Today in the chart
How One Nurse Helped Reduce Nurse Turnover At Her Hospital by 50 Percent
The associate chief of nurse mental health at VA Medical Center in Tomah, Wisconsin, shares how her facility has reduced nurse turnover by 52%.
As today’s workforce and the overall population age, the US will need 3.6 million new nurses by 2026. That, plus high turnover due to burnout, poor work-life balance, overstaffing, and abusive work environments, has made the nursing shortage a salient problem facing our healthcare system.
Try as administrators and human resources reps might, the most qualified individuals to address these challenges might be nurses themselves, according to Daily Nurse. For example, the associate chief of nurse mental health at VA Medical Center in Tomah, Wisconsin, Natalie Hackbarth MSN, RN, shared with the publication how her facility has reduced nurse turnover by 52%.
She explained that the core of the program is ongoing communication between managers and staff. Employees talk with team leaders 30 and 90 days after starting a new job and after they get adjusted annually. Interviews focus on:
- What, if anything, would you change about your job?
- What things would you like to learn more about, or what experiences would you like to acquire?
- What things demoralize you and make you long for the weekend?
According to Hackbarth, the program’s success, called the Nursing Stay Interview process, comes from how it encourages top leaders to fix problems that would otherwise push staffers to quit. For example, Hackbarth said that her hospital used to require nurses to stay in the same unit for at least a year. Under this new process, however, employees talk openly with their bosses about which teams they want to work on, and often they switch, helping them feel energized and inspired.

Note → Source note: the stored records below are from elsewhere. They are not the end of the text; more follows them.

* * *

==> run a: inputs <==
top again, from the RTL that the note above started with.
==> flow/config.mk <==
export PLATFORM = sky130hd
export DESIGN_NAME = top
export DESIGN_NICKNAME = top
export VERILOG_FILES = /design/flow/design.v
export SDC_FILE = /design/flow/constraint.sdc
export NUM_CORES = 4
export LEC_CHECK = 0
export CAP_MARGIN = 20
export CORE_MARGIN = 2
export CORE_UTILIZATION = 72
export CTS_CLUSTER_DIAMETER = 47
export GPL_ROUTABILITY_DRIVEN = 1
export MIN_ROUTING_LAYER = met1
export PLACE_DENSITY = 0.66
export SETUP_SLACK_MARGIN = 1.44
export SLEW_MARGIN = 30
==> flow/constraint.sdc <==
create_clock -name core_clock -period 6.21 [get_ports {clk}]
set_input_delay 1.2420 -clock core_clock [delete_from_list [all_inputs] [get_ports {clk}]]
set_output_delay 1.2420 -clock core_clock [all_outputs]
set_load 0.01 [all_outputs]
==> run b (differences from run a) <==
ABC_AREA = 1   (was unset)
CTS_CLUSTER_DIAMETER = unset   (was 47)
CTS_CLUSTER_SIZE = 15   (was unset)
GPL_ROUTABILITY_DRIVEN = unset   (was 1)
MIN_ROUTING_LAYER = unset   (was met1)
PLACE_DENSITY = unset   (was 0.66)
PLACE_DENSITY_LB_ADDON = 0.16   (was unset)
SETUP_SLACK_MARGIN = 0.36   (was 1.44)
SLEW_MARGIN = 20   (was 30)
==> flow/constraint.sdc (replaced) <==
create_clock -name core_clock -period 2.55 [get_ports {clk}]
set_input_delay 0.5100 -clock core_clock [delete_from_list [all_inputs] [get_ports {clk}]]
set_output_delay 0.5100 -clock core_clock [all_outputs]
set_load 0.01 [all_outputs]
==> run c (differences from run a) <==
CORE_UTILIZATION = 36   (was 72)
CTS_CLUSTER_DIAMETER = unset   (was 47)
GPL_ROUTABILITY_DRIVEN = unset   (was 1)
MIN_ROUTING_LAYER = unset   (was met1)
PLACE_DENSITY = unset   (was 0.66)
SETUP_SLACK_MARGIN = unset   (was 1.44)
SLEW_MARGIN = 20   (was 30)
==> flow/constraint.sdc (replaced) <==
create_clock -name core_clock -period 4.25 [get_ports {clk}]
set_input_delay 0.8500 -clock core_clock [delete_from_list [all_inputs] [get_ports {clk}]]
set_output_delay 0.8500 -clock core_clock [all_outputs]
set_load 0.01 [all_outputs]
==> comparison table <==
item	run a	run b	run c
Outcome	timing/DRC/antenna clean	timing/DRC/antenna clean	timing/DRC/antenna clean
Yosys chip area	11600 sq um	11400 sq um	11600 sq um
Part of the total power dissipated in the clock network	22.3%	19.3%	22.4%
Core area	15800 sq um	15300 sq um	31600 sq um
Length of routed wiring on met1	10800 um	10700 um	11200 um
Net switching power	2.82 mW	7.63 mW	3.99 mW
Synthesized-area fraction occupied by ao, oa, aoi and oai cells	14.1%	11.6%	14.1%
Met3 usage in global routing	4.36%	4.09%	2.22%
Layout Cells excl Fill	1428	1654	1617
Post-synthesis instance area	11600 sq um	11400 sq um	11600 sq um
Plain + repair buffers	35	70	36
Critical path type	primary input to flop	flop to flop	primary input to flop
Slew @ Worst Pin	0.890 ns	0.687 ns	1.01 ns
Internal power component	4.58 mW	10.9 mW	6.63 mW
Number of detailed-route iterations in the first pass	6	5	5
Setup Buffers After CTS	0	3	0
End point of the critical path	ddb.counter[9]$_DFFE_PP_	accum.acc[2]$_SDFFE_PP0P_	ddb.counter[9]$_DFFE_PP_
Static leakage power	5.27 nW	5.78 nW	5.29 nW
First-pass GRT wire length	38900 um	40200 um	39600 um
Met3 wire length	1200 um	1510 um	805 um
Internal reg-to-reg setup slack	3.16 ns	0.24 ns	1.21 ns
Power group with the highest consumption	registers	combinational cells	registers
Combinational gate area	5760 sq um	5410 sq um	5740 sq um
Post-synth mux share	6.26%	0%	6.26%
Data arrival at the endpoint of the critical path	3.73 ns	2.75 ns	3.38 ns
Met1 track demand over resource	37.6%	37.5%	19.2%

In addition, interviewees have consistently received feedback that “floating” between units was a source of stress for new employees. As a result, the hospital instituted a structure of pods — mental health, acute and long-term care — and tries to ask nurses to work only within their pods as much as possible. Leaders also revised the orientation program’s curriculum.

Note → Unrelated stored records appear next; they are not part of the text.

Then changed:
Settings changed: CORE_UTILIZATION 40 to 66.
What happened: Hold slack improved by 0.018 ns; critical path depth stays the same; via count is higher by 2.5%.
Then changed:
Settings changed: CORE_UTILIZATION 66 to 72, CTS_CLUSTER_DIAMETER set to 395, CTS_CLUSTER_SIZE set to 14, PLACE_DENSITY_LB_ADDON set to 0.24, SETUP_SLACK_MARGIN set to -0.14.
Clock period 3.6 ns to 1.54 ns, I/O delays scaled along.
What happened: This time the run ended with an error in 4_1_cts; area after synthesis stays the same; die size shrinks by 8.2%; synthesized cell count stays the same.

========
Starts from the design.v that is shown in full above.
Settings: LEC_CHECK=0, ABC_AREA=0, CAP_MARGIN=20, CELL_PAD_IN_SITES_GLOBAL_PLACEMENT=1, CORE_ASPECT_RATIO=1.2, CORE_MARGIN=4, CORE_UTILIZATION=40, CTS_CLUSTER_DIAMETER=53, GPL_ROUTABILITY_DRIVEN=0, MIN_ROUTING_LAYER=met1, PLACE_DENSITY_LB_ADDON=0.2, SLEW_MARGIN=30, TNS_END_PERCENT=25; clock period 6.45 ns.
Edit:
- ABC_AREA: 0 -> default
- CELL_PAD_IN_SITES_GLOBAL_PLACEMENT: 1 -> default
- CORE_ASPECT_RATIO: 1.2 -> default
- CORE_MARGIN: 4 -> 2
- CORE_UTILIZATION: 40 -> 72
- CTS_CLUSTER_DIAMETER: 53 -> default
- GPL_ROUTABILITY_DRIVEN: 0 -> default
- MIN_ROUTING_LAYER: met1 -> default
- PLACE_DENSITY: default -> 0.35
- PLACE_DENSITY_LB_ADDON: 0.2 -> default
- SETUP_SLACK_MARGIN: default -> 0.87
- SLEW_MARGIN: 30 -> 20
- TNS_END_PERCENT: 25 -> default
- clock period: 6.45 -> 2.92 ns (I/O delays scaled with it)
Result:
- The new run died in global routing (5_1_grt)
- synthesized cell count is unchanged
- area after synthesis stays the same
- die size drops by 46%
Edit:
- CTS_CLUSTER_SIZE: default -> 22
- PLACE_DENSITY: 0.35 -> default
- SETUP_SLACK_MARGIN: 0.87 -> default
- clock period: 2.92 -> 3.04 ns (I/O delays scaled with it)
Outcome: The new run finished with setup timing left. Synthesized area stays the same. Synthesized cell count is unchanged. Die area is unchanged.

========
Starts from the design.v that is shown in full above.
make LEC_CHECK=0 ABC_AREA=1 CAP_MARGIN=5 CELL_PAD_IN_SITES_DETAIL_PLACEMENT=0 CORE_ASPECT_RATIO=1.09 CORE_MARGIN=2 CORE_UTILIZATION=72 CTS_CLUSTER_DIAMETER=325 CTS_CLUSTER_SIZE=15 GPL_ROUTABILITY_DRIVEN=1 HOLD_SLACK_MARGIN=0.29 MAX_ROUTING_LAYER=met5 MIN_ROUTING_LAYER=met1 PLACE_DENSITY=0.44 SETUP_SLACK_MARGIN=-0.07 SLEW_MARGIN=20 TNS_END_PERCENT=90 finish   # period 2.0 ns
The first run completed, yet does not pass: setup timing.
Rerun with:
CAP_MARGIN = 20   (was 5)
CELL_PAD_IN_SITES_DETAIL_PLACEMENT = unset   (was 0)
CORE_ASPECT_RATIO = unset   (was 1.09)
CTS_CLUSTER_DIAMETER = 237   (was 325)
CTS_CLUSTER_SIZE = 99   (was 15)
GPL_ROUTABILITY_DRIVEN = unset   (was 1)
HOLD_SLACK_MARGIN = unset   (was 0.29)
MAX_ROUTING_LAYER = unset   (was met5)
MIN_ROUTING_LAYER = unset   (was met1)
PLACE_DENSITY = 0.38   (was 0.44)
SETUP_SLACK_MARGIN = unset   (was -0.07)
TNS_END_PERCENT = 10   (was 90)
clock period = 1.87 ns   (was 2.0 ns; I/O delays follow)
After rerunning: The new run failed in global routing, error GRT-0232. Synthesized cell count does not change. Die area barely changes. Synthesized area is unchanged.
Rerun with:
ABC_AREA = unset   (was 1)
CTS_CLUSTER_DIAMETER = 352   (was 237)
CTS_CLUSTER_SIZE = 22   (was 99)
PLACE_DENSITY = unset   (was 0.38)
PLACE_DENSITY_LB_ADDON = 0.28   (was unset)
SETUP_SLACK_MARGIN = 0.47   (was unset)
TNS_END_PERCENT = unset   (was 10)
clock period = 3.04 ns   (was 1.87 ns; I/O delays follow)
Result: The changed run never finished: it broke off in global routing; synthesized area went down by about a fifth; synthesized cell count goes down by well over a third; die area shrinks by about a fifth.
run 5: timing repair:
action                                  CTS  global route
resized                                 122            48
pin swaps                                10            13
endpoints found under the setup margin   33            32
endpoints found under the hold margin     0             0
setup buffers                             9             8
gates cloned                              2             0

Another key component? Letting staff know that their opinions are driving the changes.
The program has been so successful that Hackbarth’s facility has expanded it to LPNs, CNAs, social workers, psychologists, peer support specialists, and more. VA hospitals in Texas and Oklahoma are also trying out the Nursing Stay Interview process.
If Hackbarth’s work is any indication, taking the advice of nurses could be the secret ingredient to reducing the nursing shortage.